I am no longer comfortable with anything “256 bit”; Simply because things like BitCOIN mining use ultra optimized systems to crank out trillions of operations per second on 256 bit hashes. In that light, I would not want to use a cipher that a single optimized system can generate millions/trillions of such signatures per second. Brute force attacks would soon rule the day.
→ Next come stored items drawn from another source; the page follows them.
--- src/source/lc3b_types.sv ---
package lc3b_types;

    typedef logic [15:0] lc3b_word;     // data or byte address
    typedef logic [2:0]  lc3b_reg;      // register number
    typedef logic [2:0]  lc3b_nzp;      // {n, z, p}

    // standard LC-3b opcode field, instr[15:12]
    typedef enum logic [3:0] {
        op_br   = 4'b0000,
        op_add  = 4'b0001,
        op_ldb  = 4'b0010,
        op_stb  = 4'b0011,
        op_jsr  = 4'b0100,
        op_and  = 4'b0101,
        op_ldr  = 4'b0110,
        op_str  = 4'b0111,
        op_rti  = 4'b1000,
        op_not  = 4'b1001,
        op_ldi  = 4'b1010,
        op_sti  = 4'b1011,
        op_jmp  = 4'b1100,
        op_shf  = 4'b1101,
        op_lea  = 4'b1110,
        op_trap = 4'b1111
    } lc3b_opcode;

    typedef enum logic [2:0] {
        alu_add,
        alu_and,
        alu_not,                        // ~a
        alu_pass,                       // b through
        alu_sll,
        alu_srl,
        alu_sra
    } lc3b_aluop;

    // data memory geometry
    localparam int dmem_words     = 256;
    localparam int dmem_addr_bits = 8;  // word index from addr[8:1]

    // program counter
    localparam lc3b_word pc_reset = 16'h0000;
    localparam lc3b_word pc_step  = 16'd2;

endpackage : lc3b_types

--- src/source/cpu_control.sv ---
`timescale 1ns/1ns

module cpu_control import lc3b_types::*; (
    input  lc3b_opcode opcode,
    input  logic       ir_4,
    input  logic       ir_5,
    output lc3b_aluop  aluop,
    output logic [1:0] alumux_sel,
    output logic       src2mux_sel,
    output logic       mem_read,
    output logic       mem_write,
    output logic [1:0] regfilemux_sel,
    output logic       load_regfile,
    output logic       load_cc
);

    always_comb begin
        // everything idle unless the opcode says otherwise
        aluop          = alu_pass;
        alumux_sel     = 2'b00;         // src2
        src2mux_sel    = 1'b0;          // instr[2:0]
        mem_read       = 1'b0;
        mem_write      = 1'b0;
        regfilemux_sel = 2'b00;         // alu result
        load_regfile   = 1'b0;
        load_cc        = 1'b0;

        case (opcode)
            op_add: begin
                aluop        = alu_add;
                load_regfile = 1'b1;
                load_cc      = 1'b1;
                if (ir_5)
                    alumux_sel = 2'b10;     // imm5
                else
                    alumux_sel = 2'b00;     // sr2
            end

            op_and: begin
                aluop        = alu_and;
                load_regfile = 1'b1;
                load_cc      = 1'b1;
                if (ir_5)
                    alumux_sel = 2'b10;     // imm5
                else
                    alumux_sel = 2'b00;     // sr2
            end

            op_not: begin
                aluop        = alu_not;
                load_regfile = 1'b1;
                load_cc      = 1'b1;
            end

            op_shf: begin
                // ir_4 is the direction bit, ir_5 the arithmetic bit
                case ({ir_5, ir_4})
                    2'b00:   aluop = alu_sll;
                    2'b01:   aluop = alu_srl;
                    2'b11:   aluop = alu_sra;
                    default: aluop = alu_sll;   // A set without D still shifts left
                endcase
                alumux_sel   = 2'b01;       // imm4
                load_regfile = 1'b1;
                load_cc      = 1'b1;
            end

            op_lea: begin
                regfilemux_sel = 2'b10;     // pc + 2 + offset9
                load_regfile   = 1'b1;
                load_cc        = 1'b1;
            end

            op_ldr: begin
                aluop          = alu_add;
                alumux_sel     = 2'b11;     // offset6 << 1
                mem_read       = 1'b1;
                regfilemux_sel = 2'b01;     // memory data
                load_regfile   = 1'b1;
                load_cc        = 1'b1;
            end

            op_str: begin
                aluop       = alu_add;
                alumux_sel  = 2'b11;        // offset6 << 1
                src2mux_sel = 1'b1;         // store data comes from the dest field
                mem_write   = 1'b1;
            end

            // branches, jumps, traps and byte/indirect ops retire as no-ops
            default: ;
        endcase
    end

endmodule : cpu_control

--- src/source/regfile.sv ---
`timescale 1ns/1ns

module regfile import lc3b_types::*; (
    input  logic     clk,
    input  logic     reset,
    input  lc3b_reg  sr1,
    input  lc3b_reg  sr2,
    input  lc3b_reg  dest,
    input  logic     load,
    input  lc3b_word data_in,
    output lc3b_word sr1_out,
    output lc3b_word sr2_out
);

    lc3b_word regs [8];

    always_ff @(posedge clk) begin
        if (reset) begin
            for (int i = 0; i < 8; i++)
                regs[i] <= '0;
        end else if (load) begin
            regs[dest] <= data_in;
        end
    end

    // write-through so decode sees the value retiring this cycle
    assign sr1_out = (load && sr1 == dest) ? data_in : regs[sr1];
    assign sr2_out = (load && sr2 == dest) ? data_in : regs[sr2];

endmodule : regfile

--- src/source/alu.sv ---
`timescale 1ns/1ns

module alu import lc3b_types::*; (
    input  lc3b_aluop aluop,
    input  lc3b_word  a,
    input  lc3b_word  b,
    output lc3b_word  f
);

    logic [3:0] shamt;

    assign shamt = b[3:0];              // shift count

    always_comb begin
        case (aluop)
            alu_add:  f = a + b;
            alu_and:  f = a & b;
            alu_not:  f = ~a;
            alu_pass: f = b;
            alu_sll:  f = a << shamt;
            alu_srl:  f = a >> shamt;
            alu_sra:  f = lc3b_word'($signed(a) >>> shamt);
            default:  f = b;
        endcase
    end

endmodule : alu

--- src/source/cpu_datapath.sv ---
`timescale 1ns/1ns

module cpu_datapath import lc3b_types::*; (
    input  logic       clk,
    input  logic       reset,
    input  logic       instr_valid,
    input  lc3b_word   instr,
    input  lc3b_aluop  aluop,
    input  logic [1:0] alumux_sel,
    input  logic       src2mux_sel,
    input  logic       mem_read,
    input  logic       mem_write,
    input  logic [1:0] regfilemux_sel,
    input  logic       load_regfile,
    input  logic       load_cc,
    input  lc3b_word   dmem_rdata,
    output lc3b_word   dmem_addr,
    output lc3b_word   dmem_wdata,
    output logic       dmem_write,
    output logic       wb_valid,
    output lc3b_reg    wb_reg,
    output lc3b_word   wb_data,
    output lc3b_nzp    wb_cc,
    output logic       store_valid,
    output lc3b_word   store_addr,
    output lc3b_word   store_data
);

    lc3b_word pc;
    lc3b_reg  id_sr2;
    lc3b_word sr1_data, sr2_data;

    // ID/EX
    logic       ex_v;
    lc3b_word   ex_ir, ex_pc, ex_sr1_data, ex_sr2_data;
    lc3b_reg    ex_sr1, ex_sr2;
    lc3b_aluop  ex_aluop;
    logic [1:0] ex_alumux_sel, ex_regfilemux_sel;
    logic       ex_mem_read, ex_mem_write, ex_load_regfile, ex_load_cc;

    // execute
    lc3b_word imm5, imm4, offset6_x2, pcoffset9_x2;
    lc3b_word fwd_a, fwd_b, alu_b, alu_f, ex_result;
    logic     mem_fwd_ok, mem_hit_a, mem_hit_b, wb_hit_a, wb_hit_b;

    // EX/MEM
    logic       mem_v;
    lc3b_word   mem_result, mem_store_data;
    lc3b_reg    mem_dest;
    logic [1:0] mem_regfilemux_sel;
    logic       mem_mem_read, mem_mem_write, mem_load_regfile, mem_load_cc;

    // MEM/WB
    logic       wb_v;
    lc3b_word   wb_result, wb_mdr;
    lc3b_reg    wb_dest;
    logic [1:0] wb_regfilemux_sel;
    logic       wb_load_regfile, wb_load_cc;

    lc3b_nzp cc, wb_nzp;

    always_ff @(posedge clk) begin
        if (reset)
            pc <= pc_reset;
        else if (instr_valid)
            pc <= pc + pc_step;
    end

    // decode: STR reads its data register through the second port
    assign id_sr2 = src2mux_sel ? instr[11:9] : instr[2:0];

    regfile i_regfile (
        .clk     (clk),
        .reset   (reset),
        .sr1     (instr[8:6]),
        .sr2     (id_sr2),
        .dest    (wb_dest),
        .load    (wb_valid),
        .data_in (wb_data),
        .sr1_out (sr1_data),
        .sr2_out (sr2_data)
    );

    always_ff @(posedge clk) begin
        if (reset) begin
            ex_v  <= 1'b0;
            mem_v <= 1'b0;
            wb_v  <= 1'b0;
        end else begin
            ex_v  <= instr_valid;
            mem_v <= ex_v;
            wb_v  <= mem_v;
        end
    end

    always_ff @(posedge clk) begin
        ex_ir             <= instr;
        ex_pc             <= pc + pc_step;  // LEA is relative to the next PC
        ex_sr1            <= instr[8:6];
        ex_sr2            <= id_sr2;
        ex_sr1_data       <= sr1_data;
        ex_sr2_data       <= sr2_data;
        ex_aluop          <= aluop;
        ex_alumux_sel     <= alumux_sel;
        ex_regfilemux_sel <= regfilemux_sel;
        ex_mem_read       <= mem_read;
        ex_mem_write      <= mem_write;
        ex_load_regfile   <= load_regfile;
        ex_load_cc        <= load_cc;

        mem_result         <= ex_result;
        mem_store_data     <= fwd_b;
        mem_dest           <= ex_ir[11:9];
        mem_regfilemux_sel <= ex_regfilemux_sel;
        mem_mem_read       <= ex_mem_read;
        mem_mem_write      <= ex_mem_write;
        mem_load_regfile   <= ex_load_regfile;
        mem_load_cc        <= ex_load_cc;

        wb_result         <= mem_result;
        wb_mdr            <= dmem_rdata;
        wb_dest           <= mem_dest;
        wb_regfilemux_sel <= mem_regfilemux_sel;
        wb_load_regfile   <= mem_load_regfile;
        wb_load_cc        <= mem_load_cc;
    end

    assign imm5         = {{11{ex_ir[4]}}, ex_ir[4:0]};
    assign imm4         = {12'h000, ex_ir[3:0]};
    assign offset6_x2   = {{9{ex_ir[5]}}, ex_ir[5:0], 1'b0};
    assign pcoffset9_x2 = {{6{ex_ir[8]}}, ex_ir[8:0], 1'b0};

    // a load still in memory has no data yet
    assign mem_fwd_ok = mem_v && mem_load_regfile && !mem_mem_read;
    assign mem_hit_a  = mem_fwd_ok && (mem_dest == ex_sr1);
    assign mem_hit_b  = mem_fwd_ok && (mem_dest == ex_sr2);
    assign wb_hit_a   = wb_valid && (wb_dest == ex_sr1);
    assign wb_hit_b   = wb_valid && (wb_dest == ex_sr2);

    assign fwd_a = mem_hit_a ? mem_result : (wb_hit_a ? wb_data : ex_sr1_data);
    assign fwd_b = mem_hit_b ? mem_result : (wb_hit_b ? wb_data : ex_sr2_data);

    always_comb begin
        case (ex_alumux_sel)
            2'b00:   alu_b = fwd_b;
            2'b01:   alu_b = imm4;
            2'b10:   alu_b = imm5;
            default: alu_b = offset6_x2;
        endcase
    end

    alu i_alu (
        .aluop (ex_aluop),
        .a     (fwd_a),
        .b     (alu_b),
        .f     (alu_f)
    );

    assign ex_result = (ex_regfilemux_sel == 2'b10) ? ex_pc + pcoffset9_x2 : alu_f;

    // memory stage
    assign dmem_addr   = mem_result;
    assign dmem_wdata  = mem_store_data;
    assign dmem_write  = mem_v && mem_mem_write;
    assign store_valid = dmem_write;
    assign store_addr  = mem_result;
    assign store_data  = mem_store_data;

    // writeback
    assign wb_data  = (wb_regfilemux_sel == 2'b01) ? wb_mdr : wb_result;
    assign wb_valid = wb_v && wb_load_regfile;
    assign wb_reg   = wb_dest;

    assign wb_nzp = {wb_data[15], wb_data == 16'h0000, !wb_data[15] && wb_data != 16'h0000};
    assign wb_cc  = (wb_v && wb_load_cc) ? wb_nzp : cc;   // codes as they stand after this edge

    always_ff @(posedge clk) begin
        if (reset)
            cc <= '0;
        else if (wb_v && wb_load_cc)
            cc <= wb_nzp;
    end

endmodule : cpu_datapath

--- src/source/data_memory.sv ---
`timescale 1ns/1ns

module data_memory import lc3b_types::*; (
    input  logic     clk,
    input  lc3b_word addr,
    input  lc3b_word wdata,
    input  logic     write,
    output lc3b_word rdata
);

    lc3b_word mem [dmem_words];
    logic [dmem_addr_bits-1:0] index;

    assign index = addr[dmem_addr_bits:1];  // word aligned, bit 0 ignored

    always_ff @(posedge clk) begin
        if (write)
            mem[index] <= wdata;
    end

    assign rdata = mem[index];          // same-cycle read

endmodule : data_memory

--- src/source/lc3b_pipeline.sv ---
`timescale 1ns/1ns

module lc3b_pipeline import lc3b_types::*; (
    input  logic     clk,
    input  logic     reset,
    input  logic     instr_valid,
    input  lc3b_word instr,
    output logic     wb_valid,
    output lc3b_reg  wb_reg,
    output lc3b_word wb_data,
    output lc3b_nzp  wb_cc,
    output logic     store_valid,
    output lc3b_word store_addr,
    output lc3b_word store_data
);

    lc3b_aluop  aluop;
    logic [1:0] alumux_sel;
    logic       src2mux_sel;
    logic       mem_read;
    logic       mem_write;
    logic [1:0] regfilemux_sel;
    logic       load_regfile;
    logic       load_cc;
    lc3b_word   dmem_addr, dmem_wdata, dmem_rdata;
    logic       dmem_write;

    cpu_control i_cpu_control (
        .opcode         (lc3b_opcode'(instr[15:12])),
        .ir_4           (instr[4]),
        .ir_5           (instr[5]),
        .aluop          (aluop),
        .alumux_sel     (alumux_sel),
        .src2mux_sel    (src2mux_sel),
        .mem_read       (mem_read),
        .mem_write      (mem_write),
        .regfilemux_sel (regfilemux_sel),
        .load_regfile   (load_regfile),
        .load_cc        (load_cc)
    );

    cpu_datapath i_cpu_datapath (
        .clk            (clk),
        .reset          (reset),
        .instr_valid    (instr_valid),
        .instr          (instr),
        .aluop          (aluop),
        .alumux_sel     (alumux_sel),
        .src2mux_sel    (src2mux_sel),
        .mem_read       (mem_read),
        .mem_write      (mem_write),
        .regfilemux_sel (regfilemux_sel),
        .load_regfile   (load_regfile),
        .load_cc        (load_cc),
        .dmem_rdata     (dmem_rdata),
        .dmem_addr      (dmem_addr),
        .dmem_wdata     (dmem_wdata),
        .dmem_write     (dmem_write),
        .wb_valid       (wb_valid),
        .wb_reg         (wb_reg),
        .wb_data        (wb_data),
        .wb_cc          (wb_cc),
        .store_valid    (store_valid),
        .store_addr     (store_addr),
        .store_data     (store_data)
    );

    data_memory i_data_memory (
        .clk   (clk),
        .addr  (dmem_addr),
        .wdata (dmem_wdata),
        .write (dmem_write),
        .rdata (dmem_rdata)
    );

endmodule : lc3b_pipeline

--- config.mk ---
export PLATFORM = sky130hd
export DESIGN_NAME = lc3b_pipeline
export DESIGN_NICKNAME = d
export VERILOG_FILES = /design/src/source/lc3b_types.sv /design/src/source/cpu_control.sv /design/src/source/regfile.sv /design/src/source/alu.sv /design/src/source/cpu_datapath.sv /design/src/source/data_memory.sv /design/src/source/lc3b_pipeline.sv
export SDC_FILE = /design/constraint.sdc
export NUM_CORES = 2
export LEC_CHECK = 0
export BUFFER_PORTS_ARGS = -buffer_cell sky130_fd_sc_hd__buf_2
export CAP_MARGIN = 20
export CORE_ASPECT_RATIO = 0.9
export CORE_MARGIN = 2
export CORE_UTILIZATION = 31
export CTS_CLUSTER_DIAMETER = 40
export CTS_CLUSTER_SIZE = 40
export DETAILED_ROUTE_END_ITERATION = 10
export RECOVER_POWER = 25
export SLEW_MARGIN = 20
export SYNTH_ARGS = -nofsm -noshare
export SYNTH_HDL_FRONTEND = slang
export SYNTH_MEMORY_MAX_BITS = 65536
export SYNTH_SLANG_ARGS = --single-unit
export TNS_END_PERCENT = 10
--- constraint.sdc ---
create_clock -name clk -period 8.85 [get_ports clk]
set_input_delay 0 -clock clk [delete_from_list [all_inputs] [get_ports clk]]
set_output_delay 0 -clock clk [all_outputs]
set_load 0.05 [all_outputs]
==> run_results.csv <==
group,metric,value,unit
sta,fin_crit_sh,81.4,%
grt,grt.overflow.total,0,
cells_and_area,largest-register,"i_data_memory.mem",
setup_path,crit_end,"i_data_memory.mem[63][10]$_DFFE_PP_",
clocking,clkLatencyLatePin,1.07,ns
logic_synthesis,ys_types,71,
grt,first_global_vias,85800,
power_and_ir_drop,p_per_area,262,mW/mm^2
grt,grt_usage,16.4,%
clocking,clkTransAtPathRegs,0.06,ns
logic_synthesis,yosysSeqAreaShare,75.6,%
floorplanning,core,0.553,sq mm
sta,max_freq,0.139,GHz
logic_synthesis,postSynthCellCount,7971,
cells_and_area,drive_gt1_share,32.2,%
drt,antenna_left,0,
run,drv_cap,34,
cells_and_area,area_growth,15.9,%
cells_and_area,nFillCells,50000,
setup_path,path_cells,"clkbuf_1 -> clkbuf_1",
clocking,clk_path_buf_depth,4,
setup_path,critPathTopFamily,"buffers and inverters",
logic_synthesis,synth_top_area_share,73.7,%
setup_path,critPathKind,"register to register",
drt,firstDrtPassIters,8,
logic_synthesis,yosys-top-cells-area,"edfxtp_1 74%, mux4_2 17%, dfxtp_1 2.0%, nor2_1 1.0%, mux2i_1 0.72%",
floorplanning,fp.dieW,790,um
clocking,cts_inserted_buffers,426,
drt,drtIter0Drc,12000,
floorplanning,rows,259,
drt,drc,0,
setup_path,cp.required,8.96,ns
setup_path,r2r_slack,1.65,ns
setup_path,r2r_end,"i_data_memory.mem[63][10]$_DFFE_PP_",
sta,finalCriticalPeriod,7.20,ns
grt,antenna_found_initial,24,
power_and_ir_drop,vdd_drop_max,0.180,mV
setup_path,slowest_stage,"clkbuf_1",
setup_path,cp.depth,2,
logic_synthesis,synthesis.area,0.172,sq mm
grt,grt_pass1_wl,666000,um
sta,final.setup.tns,0,ns
setup_path,worstSetupStartpoint,"i_cpu_datapath.dmem_wdata[10]$_DFF_P_",
drt,wl_per_cell,29.5,um
setup_path,reg2reg_from,"i_cpu_datapath.dmem_wdata[10]$_DFF_P_",
floorplanning,start_util,31.1,%
sta,setup_viol,0,
clocking,cts_tree,"done",
clocking,clock_sink_count,4393,
placed_design,port_buffers,74,
grt,grt_max_degree,226,
floorplanning,die_h,711,um
cells_and_area,largest_reg_flops,4096,
setup_path,critical_path_buf_inv_count,2,
cells_and_area,fin_nets,8485,
sta,grt_setup_unrepaired,"false",
cells_and_area,reg_top3,"i_data_memory.mem (4096), i_cpu_datapath.i_regfile.regs (128)",
setup_path,worst_r2r_path_depth,2,
sta,worst_pin_slew,5.12,ns
sta,finalHoldViolCount,0,
worst_hold_path,hp-class,"primary input to register",
logic_synthesis,syn_nets,8024,
logic_synthesis,ys_warn_count,0,
setup_path,crit_fanout,103,
floorplanning,dieArea,0.561,sq mm
setup_path,setup.worst_path.end_class,"register",
logic_synthesis,ys_ff_latch,4393,
sta,fin_skew,0.150,ns
drt,num_vias,85900,
drt,routed_wl,475000,um
status,outcome,"finished with violations",
setup_path,cp.arrival,7.31,ns
drt,vias_per_cell,5.33,
floorplanning,io-pin-count,75,
sta,worst_slew_margin_rel,-242,%
sta,slew_viol_final,2029,
cells_and_area,seq_area,0.130,sq mm
setup_path,slowest_delay,3.32,ns
logic_synthesis,async_reset_ff_share,0,%
logic_synthesis,synth_edf_count,4224,
setup_path,start_kind,"register",
sta,hold_ws,0.0591,ns
worst_hold_path,min_from,"reset",
power_and_ir_drop,p_leak,62.1,nW
logic_synthesis,synthFlopType,"edfxtp_1",
clocking,clock-root-buffer,"clkbuf_16",
status,violations,"capacitance limit, slew limit",
clocking,h-tree-depth,5,
logic_synthesis,synth_area_per_cell,21.6,sq um
placed_design,gp_congestion,0.851,
setup_path,crit_top_cell,"clkbuf_1",
cells_and_area,multi_input_area,0.0407,sq mm
logic_synthesis,yosys.area.top_type,"edfxtp_1",
placed_design,dp_hpwl,278000,um
tightest hold or removal path: cells and delay by family:
kind	cells	cell delay, ns
buf+inv	2	0.85
simple gates	1	0.18
area by class of cell:
type | count | share of cell area, %
Timing Repair Buffer | 509 | 1.95
Tap cell | 7308 | 4.58
Sequential cell | 4393 | 65.3
Multi-Input combinational cell | 3043 | 20.4
Clock buffer | 450 | 5.41
Antenna cell | 6 | 0.00753
Clock inverter | 352 | 2.23
Inverter | 59 | 0.114
through the flow:
stage	util [%]	cells	instance area [sq um]	power, W	worst slack [ns]
after floorplan	-	7971	172000	0.0299	4.08
after global placement	33.2	15300	184000	0.0332	2.63
after detailed placement	33.3	15300	184000	0.0333	2.80
after CTS	36.1	16100	200000	0.0526	2.65
after global routing	36.1	16100	199000	0.0538	1.27
final	36.1	16100	199000	0.0523	1.65
how the worst min path moves through the flow:
| stage | end | slack [ns] | cells after the start |
|---|---|---|---|
| 2_1_floorplan | i_cpu_datapath.ex_ir[0]$_DFF_P_ | 0.03 | 0 |
| 3_3_place_gp | i_cpu_datapath.ex_ir[3]$_DFF_P_ | 0.11 | 1 |
| 3_5_place_dp | i_cpu_datapath.ex_ir[3]$_DFF_P_ | 0.10 | 1 |
| 4_1_cts | i_cpu_datapath.mem_v$_SDFF_PP0_ | 0.005 | 3 |
| 5_1_grt | i_cpu_datapath.cc[2]$_SDFF_PP0_ | 0.05 | 3 |
| 6_report | i_cpu_datapath.cc[2]$_SDFF_PP0_ | 0.06 | 3 |
timing repair:
item                                   CTS  global route
resized for setup                        0             0
endpoints found under the hold margin   75             0
hold buffers                            37             0
setup buffers                            0             0
Yosys cell counts (26+ instances only):
library cell	number
nor2b_1	28
mux4_2	1327
a22oi_1	40
a21oi_1	81
buf_2	138
xnor2_1	37
ha_1	32
o21ai_0	92
buf_1	64
nand2_1	311
nor2_1	471
o22ai_1	26
nand3_1	87
xor2_1	34
edfxtp_1	4224
dfxtp_1	169
nor3_1	33
inv_1	56
a31oi_1	34
mux2i_1	124
and3_1	28
clkbuf_1	267
routing by layer:
metal	wire, um	global-route usage (%)	up-vias
met5	13	0	-
met4	12100	3.99	2
met3	47000	3.67	664
met2	221000	25.6	4217
met1	195000	23.4	46600
li1	-	-	34500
So, yes, I find some comfort in knowing that when it can’t be done soo easily, the bad guys also can’t do it so easily.

What it comes down to is the customer weighing the options and understanding what the impact of those differences can be before making an educated decision and/or being able to easily change their decision as things change within their particular circumstances.

In summary: When more is better, I say “Give 'em more!”
[If it wasn’t obvious, I always sit on the “security side” of the table.]


#27

To add some completely unscientific “numbers” to this “speed trap”, here are results from 11 systems running 6 different versions of OpenSSL.
[The xls (renamed to xls.txt) has two pages one sorted by signing the other by verify]
openssl.results.xls.txt (42.5 KB)
[The raw data is in CSV format in the csv.txt file]
openssl.results.csv.txt (3.7 KB)


#28

Even if you do one decryption attempt each Planck time, to brute-force a 256-bit key you need ≈1.979×10^26 years, which is around 1.4×10^16 current ages of the universe (current age of the universe is around 14 billion years).


#29

Please don’t forget that you don’t need to do 2^256 operations to extract the private key from a public 256bit EC key, but only O(2^128) operations using Pollard’s rho. If you can do one attempt per Planck time, you need ~6×10^-13 years for 2^128 operations. That’s ~2×10^-5 seconds, i.e. a lot less. On the other hand, with what we currently have, we’re far, far away from one operation per Planck time, so it’s still very safe :slight_smile:

A more troubeling thing are Quantum computers, though; with Shor’s algorithm, you’d need a smaller quantum computer to crack 256bit ECC keys than you’d need for 2048bit RSA keys.


#30

If a computer that can run Shor’s algorithm is developed, it can solve arbitrarily long keys in polynominal time. There’s no reason to believe RSA is stronger against attacks by quantum computers. It’s all plain DLP/factoring.

I am no longer comfortable with anything “256 bit”; Simply because things like BitCOIN mining use ultra optimized systems to crank out trillions of operations per second on 256 bit hashes. In that light, I would not want to use a cipher that a single optimized system can generate millions/trillions of such signatures per second. Brute force attacks would soon rule the day. So, yes, I find some comfort in knowing that when it can’t be done soo easily, the bad guys also can’t do it so easily.

That seems to refer to a custom non-quantum specialized hardware attack (e.g. TWIRL).